= Agenor of Troy =

Trojan warrior in the Iliad

In Greek mythology, Agenor (/əˈdʒiːnɔr/; Ἀγήνωρ or Αγήνορι) was a Trojan hero.

== Family ==
Agenor was the son of Antenor and Theano, daughter of King Cisseus of Thrace. His siblings were Acamas, Antheus, Archelochus, Coön, Demoleon, Eurymachus, Glaucus, Helicaon, Hippolochus, Iphidamas, Laodamas, Laodocus, Medon, Polybus Thersilochus and Crino.

== Mythology ==
When Achilles was routing the entire Trojan army, Agenor was the first Trojan to collect his wits and stop fleeing from Achilles' rampage. Agenor felt ashamed that he was fleeing from a man who was supposedly just as mortal as anyone so he turned to face Achilles. As the Greek hero approached Agenor the latter threw his spear at him, but only hit Achilles' greaves. After that Achilles sprang at Agenor, but at that moment Apollo carried the Trojan away in a veil of mist to keep Achilles from pursuing him, while Apollo took the form of Agenor to lead Achilles away from the Trojans. This act allowed all the Trojans (except Hector) to take cover behind the walls of Troy.

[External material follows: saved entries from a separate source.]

===== src/rtl/regfile_pkg.sv =====
// Shared definitions for the scoreboarded register file: sweep FSM states and
// default geometry.
package regfile_pkg;

    typedef enum logic {
        ST_IDLE  = 1'b0,
        ST_SWEEP = 1'b1
    } sweep_state_e;

    localparam int DEF_XLEN = 32;
    localparam int DEF_NREG = 32;

endpackage


===== src/rtl/regfile_sweep.sv =====
// Clear-sweep controller: walks idx from 1 to NREG-1, one register per cycle,
// and raises clr_busy_o from the request cycle until the walk ends.
module regfile_sweep
    import regfile_pkg::*;
#(
    parameter int AW = 5
) (
    input  logic          clk,
    input  logic          rst,
    input  logic          clr_req_i,
    output logic          clr_busy_o,
    output logic          sweep_o,
    output logic [AW-1:0] idx_o,
    output logic          state_o
);

    sweep_state_e  state_q, state_d;
    logic [AW-1:0] idx_q, idx_d;

    always_ff @(posedge clk) begin
        if (rst) begin
            state_q <= ST_IDLE;
            idx_q   <= '0;
        end else begin
            state_q <= state_d;
            idx_q   <= idx_d;
        end
    end

    always_comb begin
        state_d    = state_q;
        idx_d      = idx_q;
        clr_busy_o = 1'b0;
        unique case (state_q)
            ST_IDLE: begin
                if (clr_req_i) begin
                    state_d    = ST_SWEEP;
                    idx_d      = AW'(1);
                    clr_busy_o = 1'b1;
                end
            end
            ST_SWEEP: begin
                // Register 0 is never stored, so the walk starts at 1 and the
                // increment past NREG-1 wraps idx back to 0 on exit.
                clr_busy_o = 1'b1;
                idx_d      = idx_q + AW'(1);
                if (&idx_q) begin
                    state_d = ST_IDLE;
                end
            end
            default: begin
                state_d = ST_IDLE;
                idx_d   = '0;
            end
        endcase
    end

    assign sweep_o = (state_q == ST_SWEEP);
    assign idx_o   = idx_q;
    assign state_o = state_q;

    a_sweep_idx_nonzero: assert property (@(posedge clk) disable iff (rst)
        (state_q == ST_SWEEP) |-> (idx_q != '0));

endmodule
[src/rtl/data_to_segments_pkg.sv]
// Shared types and helpers for the binary-to-7-segment display path.
package data_to_segments_pkg;

  typedef enum logic [1:0] {
    IDLE  = 2'd0,
    LOAD  = 2'd1,
    SHIFT = 2'd2,
    DONE  = 2'd3
  } state_e;

  // Active-high pattern with no segment lit.
  localparam logic [6:0] SEG_BLANK = 7'b000_0000;

  // Active-high {g,f,e,d,c,b,a} pattern for one decimal digit.
  function automatic logic [6:0] seg7(input logic [3:0] nibble);
    logic [6:0] pat;
    case (nibble)
      4'd0:    pat = 7'b011_1111;
      4'd1:    pat = 7'b000_0110;
      4'd2:    pat = 7'b101_1011;
      4'd3:    pat = 7'b100_1111;
      4'd4:    pat = 7'b110_0110;
      4'd5:    pat = 7'b110_1101;
      4'd6:    pat = 7'b111_1101;
      4'd7:    pat = 7'b000_0111;
      4'd8:    pat = 7'b111_1111;
      4'd9:    pat = 7'b110_1111;
      default: pat = SEG_BLANK;
    endcase
    return pat;
  endfunction

  // True when `digits` decimal digits can hold every value of a `size`-bit magnitude.
  function automatic bit digits_ok(input int size, input int digits);
    longint unsigned p10;
    longint unsigned p2;
    p10 = 1;
    p2  = 1;
    for (int i = 0; i < digits; i++) p10 = p10 * 10;
    for (int i = 0; i < size; i++)   p2  = p2 * 2;
    return p10 > p2;
  endfunction

endpackage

According to Hyginus, Agenor killed two people in the war, including Elephenor and Clonius. In the Posthomerica of Quintus Smyrnaeus, he is assigned four more kills. His son Echeclus was further killed by Achilles.

According to Pausanias, when the Achaeans were storming Troy through the Trojan Horse ruse, Agenor wounded the Theban hero Lycomedes in the wrist, but was later killed by Achilles' son Neoptolemus.

Agenor's picture appears in the great painting in the Lesche of Delphi, by Polygnotus.